Music Screeners
- Media type: Floppy disk
- Developed by: Sony
- Usage: Screen savers
- Released: 5 September 1995
- Discontinued: 1996

= Music Screeners =

Magneto-optical storage medium, mainly for audio (1992–2013)

Music Screeners is a series of interactive music video themed screen savers distributed in floppy disk format Sony in 1995. The software allowed users to play and set short videos from Sony recording artists as screen savers on their desktop. Upon release, the software received mixed reviews, with critics faulting the quality of the software and its premise.

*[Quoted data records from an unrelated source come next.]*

==> config.mk <==
export PLATFORM = sky130hd
export DESIGN_NAME = cmdArbiter
export DESIGN_NICKNAME = d
export VERILOG_FILES = /design/src/design/timerPkg.sv /design/src/design/cmdArbiter.sv
export VERILOG_INCLUDE_DIRS = /design/src /design/src/design
export SDC_FILE = /design/constraint.sdc
export NUM_CORES = 1
export LEC_CHECK = 0
export BUFFER_PORTS_ARGS = -buffer_cell sky130_fd_sc_hd__buf_2
export CORE_MARGIN = 5
export CORE_UTILIZATION = 19
export CTS_BUF_LIST = sky130_fd_sc_hd__clkbuf_4
export DETAILED_ROUTE_END_ITERATION = 10
export HOLD_SLACK_MARGIN = 0.02
export PLACE_DENSITY = 0.81
export SLEW_MARGIN = 15
export SYNTH_ARGS = -nofsm -noshare
export SYNTH_HDL_FRONTEND = slang
export SYNTH_SLANG_ARGS = --single-unit
==> constraint.sdc <==
create_clock -name clk_1x -period 1.3 [get_ports clk_1x]
set_input_delay 0.13 -clock clk_1x [delete_from_list [all_inputs] [get_ports clk_1x]]
set_output_delay 0.13 -clock clk_1x [all_outputs]
set_load 0.02 [all_outputs]
==> src/design/timer_cfg.svh <==
//////////////////////////////////////////////////////////////////////
// timer block configuration
// sizes, instruction field positions and alarm hit hold length
//////////////////////////////////////////////////////////////////////
`ifndef TIMER_CFG_SVH
`define TIMER_CFG_SVH

// sizes
`define TMR_COUNT_W      16       // clock count and alarm value
`define TMR_NUM_CLOCKS   16
`define TMR_NUM_ALARMS   24
`define TMR_CLK_IDX_W    4
`define TMR_ALM_IDX_W    5        // 24..31 reachable, rejected by arbiter
`define TMR_HALF_W       16       // one instruction half per cycle

// 32-bit instruction fields
`define TMR_F_OPCODE     31:29
`define TMR_F_CLOCK      28:25    // clock commands
`define TMR_F_ALARM      28:24    // alarm class commands
`define TMR_F_RATE       23:22
`define TMR_F_ENABLE     23       // enable bit, or repeat for set alarm
`define TMR_F_ASSIGN     19:16    // clock an alarm is compared against
`define TMR_F_VALUE      15:0

// alarm hit output
`define TMR_HOLD_CYCLES  2        // cycles each hit stays visible

`endif
==> src/design/timerPkg.sv <==
//////////////////////////////////////////////////////////////////////
// timer package
// opcode, rate, status and index types shared by the timer block
//////////////////////////////////////////////////////////////////////
`include "timer_cfg.svh"

package timerPkg;

  // instruction opcodes, 011 and 100 left out on purpose -> invalid
  typedef enum logic [2:0] {
    opNop      = 3'b000,
    opSetClock = 3'b001,
    opEnClock  = 3'b010,
    opSetAlarm = 3'b101,
    opSetTimer = 3'b110,
    opEnAlarm  = 3'b111
  } opcodeT;

  // clock rates relative to clk_1x
  typedef enum logic [1:0] {
    rateFull    = 2'b00,
    rateHalf    = 2'b01,
    rateQuarter = 2'b10,
    rateStop    = 2'b11
  } rateT;

  // per client status bit
  typedef enum logic {
    nack = 1'b0,
    ack  = 1'b1
  } statusT;

  typedef logic [`TMR_COUNT_W-1:0]   countT;
  typedef logic [`TMR_CLK_IDX_W-1:0] clkIdxT;
  typedef logic [`TMR_ALM_IDX_W-1:0] almIdxT;
  typedef logic [2*`TMR_HALF_W-1:0]  cmdWordT;   // upper half : lower half

endpackage
### config.mk
export PLATFORM = sky130hd
export DESIGN_NAME = cmdCapture
export DESIGN_NICKNAME = d
export VERILOG_FILES = /design/src/design/timerPkg.sv /design/src/design/cmdCapture.sv
export VERILOG_INCLUDE_DIRS = /design/src /design/src/design
export SDC_FILE = /design/constraint.sdc
export NUM_CORES = 1
export LEC_CHECK = 0
export BUFFER_PORTS_ARGS = -buffer_cell sky130_fd_sc_hd__buf_2
export CAP_MARGIN = 25
export CORE_MARGIN = 1
export CORE_UTILIZATION = 39
export DETAILED_ROUTE_END_ITERATION = 12
export PLACE_DENSITY_LB_ADDON = 0.1
export SLEW_MARGIN = 15
export SYNTH_ARGS = -nofsm -noshare
export SYNTH_HDL_FRONTEND = slang
export SYNTH_SLANG_ARGS = --single-unit
### constraint.sdc
create_clock -name clk_1x -period 6.1 [get_ports clk_1x]
set_input_delay 0.305 -clock clk_1x [delete_from_list [all_inputs] [get_ports clk_1x]]
set_output_delay 0.305 -clock clk_1x [all_outputs]
set_load 0.02 [all_outputs]
--- config.mk ---
export PLATFORM = sky130hd
export DESIGN_NAME = zports_top
export DESIGN_NICKNAME = d
export VERILOG_FILES = /design/src/rtl/zports_pkg.sv /design/src/rtl/io_strobe.sv /design/src/rtl/port_decode.sv /design/src/rtl/read_mux.sv /design/src/rtl/sd_port.sv /design/src/rtl/sys_regs.sv /design/src/rtl/zports_top.sv
export SDC_FILE = /design/constraint.sdc
export NUM_CORES = 1
export LEC_CHECK = 0
export BUFFER_PORTS_ARGS = -buffer_cell sky130_fd_sc_hd__buf_2
export CAP_MARGIN = 20
export CORE_MARGIN = 10
export CORE_UTILIZATION = 43
export CTS_CLUSTER_SIZE = 10
export DETAILED_ROUTE_END_ITERATION = 7
export HOLD_SLACK_MARGIN = 0.05
export PLACE_DENSITY = 0.81
export SLEW_MARGIN = 25
export SYNTH_ARGS = -nofsm -noshare
export SYNTH_HDL_FRONTEND = slang
export SYNTH_SLANG_ARGS = --single-unit
--- constraint.sdc ---
create_clock -name zclk -period 1.9 [get_ports zclk]
set_input_delay 0.095 -clock zclk [delete_from_list [all_inputs] [get_ports zclk]]
set_output_delay 0.095 -clock zclk [all_outputs]
set_load 0.02 [all_outputs]
**src/hdl/mem_host_defs.svh**
```systemverilog
/* Memory host sizes, reset fill value and scramble key
   Key rule is shared by the scrambler and the store reset fill */
`ifndef MEM_HOST_DEFS_SVH
`define MEM_HOST_DEFS_SVH

`define MH_MEM_WORDS    64
`define MH_CACHE_LINES  8

// Field widths of the byte address, must agree with the sizes above
`define MH_IDX_BITS     6
`define MH_LINE_BITS    3
`define MH_TAG_BITS     (`MH_IDX_BITS - `MH_LINE_BITS)

`define MH_FILL_BASE    32'hFEDC_BA98   // Word i reads back base + i
`define MH_SCRAMBLE_KEY 32'h5A3C_96E1

// Base key XOR word index repeated up to 32 bits, top bits dropped
`define MH_KEY(idx) \
    (`MH_SCRAMBLE_KEY ^ \
     32'({((32 + `MH_IDX_BITS - 1) / `MH_IDX_BITS){idx}}))

`endif

```
**src/hdl/wb_pkg.sv**
```systemverilog
/* Wishbone classic bus types for the memory host */
package wb_pkg;

    // Data bus, one 32-bit word
    typedef logic [31:0] wb_data_t;

    // Byte address as driven by the master
    typedef logic [31:0] wb_addr_t;

    // One select bit per data byte
    typedef logic [3:0] wb_sel_t;

endpackage

```
**src/hdl/mem_host_pkg.sv**
```systemverilog
/* Storage and address types of the memory host
   Byte address decoded as store word index or as cache tag and line */
`include "mem_host_defs.svh"

package mem_host_pkg;

    typedef logic [`MH_IDX_BITS-1:0]  word_idx_t;
    typedef logic [`MH_LINE_BITS-1:0] line_idx_t;
    typedef logic [`MH_TAG_BITS-1:0]  tag_t;

    // Store view of a byte address
    typedef struct packed {
        logic [31-`MH_IDX_BITS-2:0] unused;  // Ignored, addresses wrap
        word_idx_t                  idx;
        logic [1:0]                 ofs;
    } word_view_t;

    // Cache view of the same address
    typedef struct packed {
        logic [31-`MH_IDX_BITS-2:0] unused;
        tag_t                       tag;
        line_idx_t                  line;
        logic [1:0]                 ofs;
    } cache_view_t;

    typedef union packed {
        word_view_t  word;
        cache_view_t cache;
    } mem_addr_u;

    typedef enum logic [1:0] {
        IDLE,
        DECODE,
        ACCESS,
        COMPLETE
    } access_state_e;

endpackage

```
**src/hdl/data_scrambler.sv**
```systemverilog
/* Address-keyed XOR scrambler, same block scrambles and descrambles
   Each store word has its own key built from its index */
`timescale 1ns/1ps
`include "mem_host_defs.svh"

module data_scrambler
    import wb_pkg::*;
    import mem_host_pkg::*;
(
    input  word_idx_t word_idx,
    input  wb_data_t  din,
    output wb_data_t  dout
);

    wb_data_t key;

    // Key depends on the address only, so a stored word can always be undone
    assign key = `MH_KEY(word_idx);

    // Bitwise, so partial byte writes of scrambled data stay valid
    assign dout = din ^ key;

endmodule

```
<file path="config.mk">
export PLATFORM = sky130hd
export DESIGN_NAME = mem_array
export DESIGN_NICKNAME = d
export VERILOG_FILES = /design/src/hdl/wb_pkg.sv /design/src/hdl/mem_host_pkg.sv /design/src/hdl/mem_array.sv
export VERILOG_INCLUDE_DIRS = /design/src /design/src/hdl
export SDC_FILE = /design/constraint.sdc
export NUM_CORES = 2
export LEC_CHECK = 0
export ABC_AREA = 0
export BUFFER_PORTS_ARGS = -buffer_cell sky130_fd_sc_hd__clkbuf_2
export CORE_ASPECT_RATIO = 0.8
export CORE_MARGIN = 1
export CORE_UTILIZATION = 60
export DETAILED_ROUTE_END_ITERATION = 8
export PLACE_DENSITY = 0.73
export SLEW_MARGIN = 20
export SYNTH_ARGS = -nofsm -noshare
export SYNTH_HDL_FRONTEND = slang
export SYNTH_SLANG_ARGS = --single-unit
</file>
<file path="constraint.sdc">
create_clock -name clk -period 198.7 [get_ports clk]
set_clock_uncertainty 0.1 [all_clocks]
set_input_delay 19.87 -clock clk [delete_from_list [all_inputs] [get_ports clk]]
set_output_delay 19.87 -clock clk [all_outputs]
set_load 0.05 [all_outputs]
</file>
<file path="src/hdl/mem_host_defs.svh">
/* Memory host sizes, reset fill value and scramble key
   Key rule is shared by the scrambler and the store reset fill */
`ifndef MEM_HOST_DEFS_SVH
`define MEM_HOST_DEFS_SVH

`define MH_MEM_WORDS    64
`define MH_CACHE_LINES  8

// Field widths of the byte address, must agree with the sizes above
`define MH_IDX_BITS     6
`define MH_LINE_BITS    3
`define MH_TAG_BITS     (`MH_IDX_BITS - `MH_LINE_BITS)

`define MH_FILL_BASE    32'hFEDC_BA98   // Word i reads back base + i
`define MH_SCRAMBLE_KEY 32'h5A3C_96E1

// Base key XOR word index repeated up to 32 bits, top bits dropped
`define MH_KEY(idx) \
    (`MH_SCRAMBLE_KEY ^ \
     32'({((32 + `MH_IDX_BITS - 1) / `MH_IDX_BITS){idx}}))

`endif

</file>
<file path="src/hdl/wb_pkg.sv">
/* Wishbone classic bus types for the memory host */
package wb_pkg;

    // Data bus, one 32-bit word
    typedef logic [31:0] wb_data_t;

    // Byte address as driven by the master
    typedef logic [31:0] wb_addr_t;

    // One select bit per data byte
    typedef logic [3:0] wb_sel_t;

endpackage

</file>
<file path="src/hdl/mem_host_pkg.sv">
/* Storage and address types of the memory host
   Byte address decoded as store word index or as cache tag and line */
`include "mem_host_defs.svh"

package mem_host_pkg;

    typedef logic [`MH_IDX_BITS-1:0]  word_idx_t;
    typedef logic [`MH_LINE_BITS-1:0] line_idx_t;
    typedef logic [`MH_TAG_BITS-1:0]  tag_t;

    // Store view of a byte address
    typedef struct packed {
        logic [31-`MH_IDX_BITS-2:0] unused;  // Ignored, addresses wrap
        word_idx_t                  idx;
        logic [1:0]                 ofs;
    } word_view_t;

    // Cache view of the same address
    typedef struct packed {
        logic [31-`MH_IDX_BITS-2:0] unused;
        tag_t                       tag;
        line_idx_t                  line;
        logic [1:0]                 ofs;
    } cache_view_t;

    typedef union packed {
        word_view_t  word;
        cache_view_t cache;
    } mem_addr_u;

    typedef enum logic [1:0] {
        IDLE,
        DECODE,
        ACCESS,
        COMPLETE
    } access_state_e;

endpackage

</file>
<file path="src/hdl/mem_array.sv">
/* 64-word store with byte-enabled write and asynchronous read
   Reset loads every word with its fill value under its own key */
`timescale 1ns/1ps
`include "mem_host_defs.svh"

module mem_array
    import wb_pkg::*;
    import mem_host_pkg::*;
(
    input  logic      clk,
    input  logic      rst,
    input  logic      we,
    input  word_idx_t word_idx,
    input  wb_sel_t   byte_en,
    input  wb_data_t  wdata,
    output wb_data_t  rdata
);

    wb_data_t mem [`MH_MEM_WORDS];

    always_ff @(posedge clk or posedge rst) begin
        if (rst) begin
            // Plain fill is base plus index, stored scrambled
            for (int i = 0; i < `MH_MEM_WORDS; i++) begin
                mem[i] <= (`MH_FILL_BASE + 32'(i)) ^ `MH_KEY(word_idx_t'(i));
            end
        end else if (we) begin
            for (int b = 0; b < 4; b++) begin
                if (byte_en[b]) begin
                    mem[word_idx][8*b +: 8] <= wdata[8*b +: 8];
                end
            end
        end
    end

    assign rdata = mem[word_idx];   // Raw scrambled word

endmodule

</file>
Yosys cells after proc, flatten, opt, wreduce, memory -nomap -nowiden
Cells that the tools add are included.
Word-level totals
  word-level logic and storage cells: 90
  flip-flop bits (word level): 2048
  output and inout bits: 32
Cells by class
  reductions and logical operators: 1
  mux-type cells: 22
  bitwise logic cells: 1
  $lt $le $gt $ge: 2
Operators with widths (number)
  two-way mux 2048 bit: 7
  bitwise mux 2048 bit: 4
  demux 32 bit (select 6 bit): 4
  binary-select mux 32 bit (select 6 bit): 1
  two-way mux 32 bit: 3
  two-way mux 24 bit: 1
  two-way mux 16 bit: 1
  two-way mux 8 bit: 1
  >= comparator 7 bit, second input constant: 1
  less-than comparator 7 x 1 -> 1 bit, second input constant: 1
  inverter 6 -> 7 bit: 1
  logical AND 1 bit: 1

Depth between registers and ports, before layout
  word-level depth: 16
  depth in mapped cells: 11
  depth with buffers taken out: 6

Least setup slack after synthesis
OpenSTA, ideal clock, no wires.
  kind: input-to-output
  start: in word_idx[0]
  end: out rdata[13]
  cell stages on the path: 10
  data arrival time: 22.142 ns
  path slack: 156.588 ns
  path buffers: 5
  required time: 178.730 ns
  cells stage by stage: buf_2 buf_4 buf_4 buf_2 buf_2 mux4_2 mux2i_1 o22ai_1 nor2_1 nand4_1
Between the ends
  word-level cells in the longest chain between the ends: 4
Ends and longest elaborated chain
  start: declaration: RTL line mem_array.sv:13  | input word_idx_t word_idx,
  inverter 6 -> 7 bit (implied by the code): RTL line mem_array.sv:36  | assign rdata = mem[word_idx];
  binary-select mux 32 bit (select 6 bit): RTL line mem_array.sv:36
  two-way mux 32 bit (implied by the code) (2 in a row): RTL line mem_array.sv:36
  end: declaration: RTL line mem_array.sv:16  | output wb_data_t rdata
Every way passes these cells. The select of a mux whose other input is x is not followed.

Worst setup path after layout
  start: in word_idx[2]
  end: out rdata[23]
The elaborated chain is that of the path after synthesis.

==> results.json <==
{
  "grt_pass1_vias": 57928,
  "cpMaxStageDelayCell": "buf_4",
  "cts_sinks": 2048,
  "holdCritPathClass": "reg2reg",
  "power_switching_mw": 0.230,
  "place_worst_setup_slack_ps": 153720,
  "fin_crit_sh": 0.227,
  "top_regs": "mem: 2048 flops",
  "grt_pass1_wl_um": 368000,
  "comb_power_share": 0.099,
  "p_int_mw": 0.725,
  "synthXorXnorAreaFrac": 0,
  "r2r_slack_ps": 197810,
  "synthMuxAreaShare": 0.331,
  "drv_slew": 0,
  "p_per_area_nw_per_um2": 9.34,
  "multiInputGateArea_um2": 39300,
  "cts_tree": "yes",
  "leakage_nw": 43.8,
  "crit_family": "buffers and inverters",
  "ys_ff_latch": 2048,
  "fin_setup_tns_ps": 0,
  "p_seq_frac": 0.503,
  "syn_area_um2": 93800,
  "crit_arrival_ps": 25180,
  "period_minus_slack_ps": 45150,
  "synth-simple-area-share": 0.0260,
  "die_w_um": 444,
  "start_util": 0.605,
  "largest_reg_flops": 2048,
  "synth_compound_area_frac": 0.0616,
  "maxCapViolCount": 0,
  "clkPwrFrac": 0.398,
  "hold_viol_final": 0,
  "timing.rr.end": "mem[1987]",
  "grt_overflow": 0,
  "synth_top_family_by_area": "multiplexers",
  "rsz0062_at_grt": "no",
  "numCtsBuffers": 197,
  "post_cts_buffers": 0,
  "min_to": "mem[446]",
  "clk_path_buf_depth": 3,
  "peakVddDrop_uv": 8.56,
  "worst_slack_ps": 153550,
  "worstReg2RegStart": "mem[1987]",
  "wl_per_cell_um": 28.0,
  "antenna_found_initial": 7,
  "path_common_cell": "buf_4",
  "vias": 55648,
  "fill_cells": 10961,
  "synth_nets": 6434,
  "yosysSeqAreaShare": 0.560,
  "core_area_um2": 155000,
  "slew_headroom": 0.252,
  "slowest_delay_ps": 830,
  "synth.avg_cell_area_um2": 14.7,
  "syn_to_final_growth_pct": 9.05,
  "outcome": "completed",
  "drc_errors": 0,
  "ff_latch_area_um2": 52500,
  "critical_path_class": "in2out",
  "viasPerCell": 6.57,
  "crit_chain": "buf_8 -> buf_4 -> buf_4 -> nor2b_1 -> and2_2 -> buf_4 -> a22oi_1 -> a31oi_1 -> nor2_1 -> nand4_1 -> clkbuf_2",
  "r2r_cells": 1,
  "wirelength_um": 237000,
  "dr.pass1.iters": 6,
  "crit_buf_inv": 5,
  "hpwlAfterDp_um": 144000,
  "cts_root_buf": "clkbuf_16",
  "critPathMaxFanout": 84,
  "synth.distinct_cells": 44,
  "die_y_um": 356,
  "place.gp.congestion": 0.825,
  "io_pins": 77,
  "synth_cells": 6389,
  "worstPathRequired_ps": 178730,
  "dieArea_um2": 158000,
  "p_sw_frac": 0.241,
  "clk_pin_slew_worst_paths_ps": 60,
  "top_register": "mem",
  "drive_above_1_share": 0.627,
  "row_count": 129,
  "fin_nets": 6303,
  "cts_hold_buf": 0,
  "start_kind": "input port",
  "synthAdderAreaFrac": 0,
  "finalSetupViolations": 0,
  "worstMarginPinSlew_ps": 1120,
  "ys_warn_count": 0,
  "cts_resized": 0,
  "cts_max_level": 4,
  "hold_depth": 1,
  "grt_max_degree": 176,
  "detail-route-antenna-nets": 0,
  "hold_path.startpoint": "mem[446]",
  "max_freq_mhz": 22.1,
  "end_kind": "output pin",
  "io_buffers": 76,
  "grtUsageTotal": 0.304,
  "insertion_delay_ps": 830,
  "drt_iter0_markers": 4478
}
power groups by stage:
stage | clock (mW) | combinational (mW) | sequential [mW]
final | 0.380 | 0.0942 | 0.481
after global routing | 0.403 | 0.101 | 0.486
after CTS | 0.387 | 0.0945 | 0.481
after detailed placement | 0 | 0.0942 | 0.488
after global placement | 0 | 0.0913 | 0.486
after floorplan | 0 | 0.0717 | 0.482
layout by cell type, fill, tap and decap left out, types with 58 or more instances in the layout:
cell type | synthesis | final
mux2_2 | 2054 | 2054
dfrtp_1 | 1040 | 1040
dfstp_2 | 1008 | 1008
mux2i_1 | 280 | 280
a22oi_1 | 266 | 266
nor2_2 | 229 | 228
mux4_2 | 226 | 226
clkbuf_16 | 0 | 204
a221oi_1 | 135 | 135
o22ai_1 | 113 | 113
buf_4 | 7 | 98
a21oi_1 | 85 | 85
o21ai_0 | 80 | 80
nor2_1 | 77 | 76
clkbuf_2 | 0 | 73
clkbuf_1 | 333 | 62
a21o_1 | 59 | 59
a31oi_1 | 58 | 58
Yosys cell counts, drive strengths merged:
| cell | n | area, µm² |
|---|---|---|
| a211oi | 2 | 15.0 |
| a21o | 59 | 443 |
| a21oi | 85 | 425 |
| a221oi | 135 | 1180 |
| a22o | 2 | 17.5 |
| a22oi | 266 | 2000 |
| a31oi | 58 | 363 |
| a41o | 1 | 10.0 |
| and2 | 9 | 56.3 |
| and3 | 3 | 18.8 |
| and3b | 1 | 8.76 |
| buf | 180 | 808 |
| clkbuf | 333 | 1250 |
| dfrtp | 1040 | 26000 |
| dfstp | 1008 | 26500 |
| inv | 1 | 3.75 |
| mux2 | 2054 | 23100 |
| mux2i | 280 | 2800 |
| mux4 | 226 | 5090 |
| nand2 | 59 | 231 |
| nand2b | 4 | 25.0 |
| nand3 | 6 | 30.0 |
| nand3b | 4 | 30.0 |
| nand4 | 18 | 113 |
| nor2 | 306 | 1720 |
| nor2b | 8 | 50.1 |
| nor3 | 2 | 15.0 |
| nor3b | 1 | 7.51 |
| o2111ai | 1 | 8.76 |
| o211ai | 12 | 90.1 |
| o21ai | 80 | 400 |
| o21bai | 2 | 15.0 |
| o22a | 12 | 105 |
| o22ai | 113 | 707 |
| or2 | 1 | 6.26 |
| or3 | 2 | 12.5 |
| or3b | 1 | 8.76 |
| or4 | 13 | 97.6 |
| or4b | 1 | 10.0 |
logic make-up after synthesis:
group,Yosys count
DFF,2048
buffers and inverters,514
AOI/OAI and AO/OA,828
muxes,2560
and+or+nand+nor,439
cell type report:
cell class / count / share of cell area
clock buffer: 321 / 0.0596
sequential: 2048 / 0.513
timing repair buffer: 183 / 0.0129
inverter: 1 / 0.000110
antenna: 2 / 0.0000489
multi-input combinational: 3827 / 0.384
tap: 2030 / 0.0248
clock inverter: 53 / 0.00501
metrics by stage:
stage	total power, mW	cell area [µm²]	std cells	hold WS (ps)	utilization
after floorplan	0.554	93800	6389	375	-
after global placement	0.577	95600	8085	384	0.617
after detailed placement	0.582	95600	8085	391	0.617
after CTS	0.962	102000	8459	404	0.660
after global routing	0.990	102000	8464	411	0.660
final	0.956	102000	8465	400	0.660
routing by layer:
layer,track usage,part of all wire
met1,0.457,0.46
met2,0.457,0.46
met3,0.0504,0.058
met4,0.0894,0.027
met5,0,0
worst max path at each step:
| stage | startpoint | end | slack, ps | cells after the start |
|---|---|---|---|---|
| after detailed placement | word_idx[2] | rdata[23] | 153720 | 11 |
| after floorplan | rst | mem[1000] | 122550 | 1 |
| after CTS | word_idx[2] | rdata[23] | 153720 | 11 |
| after global routing | word_idx[2] | rdata[23] | 153520 | 11 |
| final | word_idx[2] | rdata[23] | 153550 | 11 |
| after global placement | word_idx[2] | rdata[17] | 153800 | 11 |
(Power assumes the default switching activity.)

Contemporary sources have cited Music Screeners as an example of early commercial distribution of music multimedia on the floppy disk format.

== Features ==

Music Screeners were distributed as 3.5" floppy disks containing a 35 to 40 second clips of the featured artist, and software to play the clip as a screen saver. Users could select one of six different effects for the screen saver's presentation, and combine with other Music Screeners videos using a "virtual carousel" if multiple were installed. The disk also featured additional content, including two interactive games including a matching game and Tetris-like game. The Music Screeners software included 21 releases. Featured artists included music videos from Alice in Chains Babyface, Cyndi Lauper, Gloria Estefan, Harry Connick Jr., Indigo Girls, James Taylor, Mariah Carey, Michael Bolton, Michael Jackson, Stevie Ray Vaughan, The The and Toad The Wet Sprocket.

== Development ==

Sony developed the Music Screeners line in partnership with Minneapolis based developer Windows Painters Ltd as an attempt to bridge the markets of computer software and music. The series was launched with 21 different products on 5 September 1995. To facilitate marketing for the product, Sony distributed a cardboard display which it shipped to music store retailers with the product. Plans were made, if the series were successful, to distribute Music Screeners on CD-ROM.

== Reception ==

Reception of the software was mixed, with distributors expressing varied opinions about the product; while Camelot Music representatives expressed excitement, a Tower Records spokesperson felt the series were "a little expensive for an impulse item". Computer Game Review stated the disks and their screen savers were redundant, finding the screen savers "all look like they were inspired by MTV cutaways and montage editing" and the extra games were "only passable" additions. Describing the software as shovelware, Newsweek wrote that "the product just isn't very good", critiquing its "grainy video" and "lame" games. Rolling Stone retrospectively cited Music Screeners as an example of early distribution of music on floppy disk. Author Michael Tau of Extreme Music described the series as a "cash grab" and "short-lived gimmick" reflecting early attempts to promote music using the floppy disk format.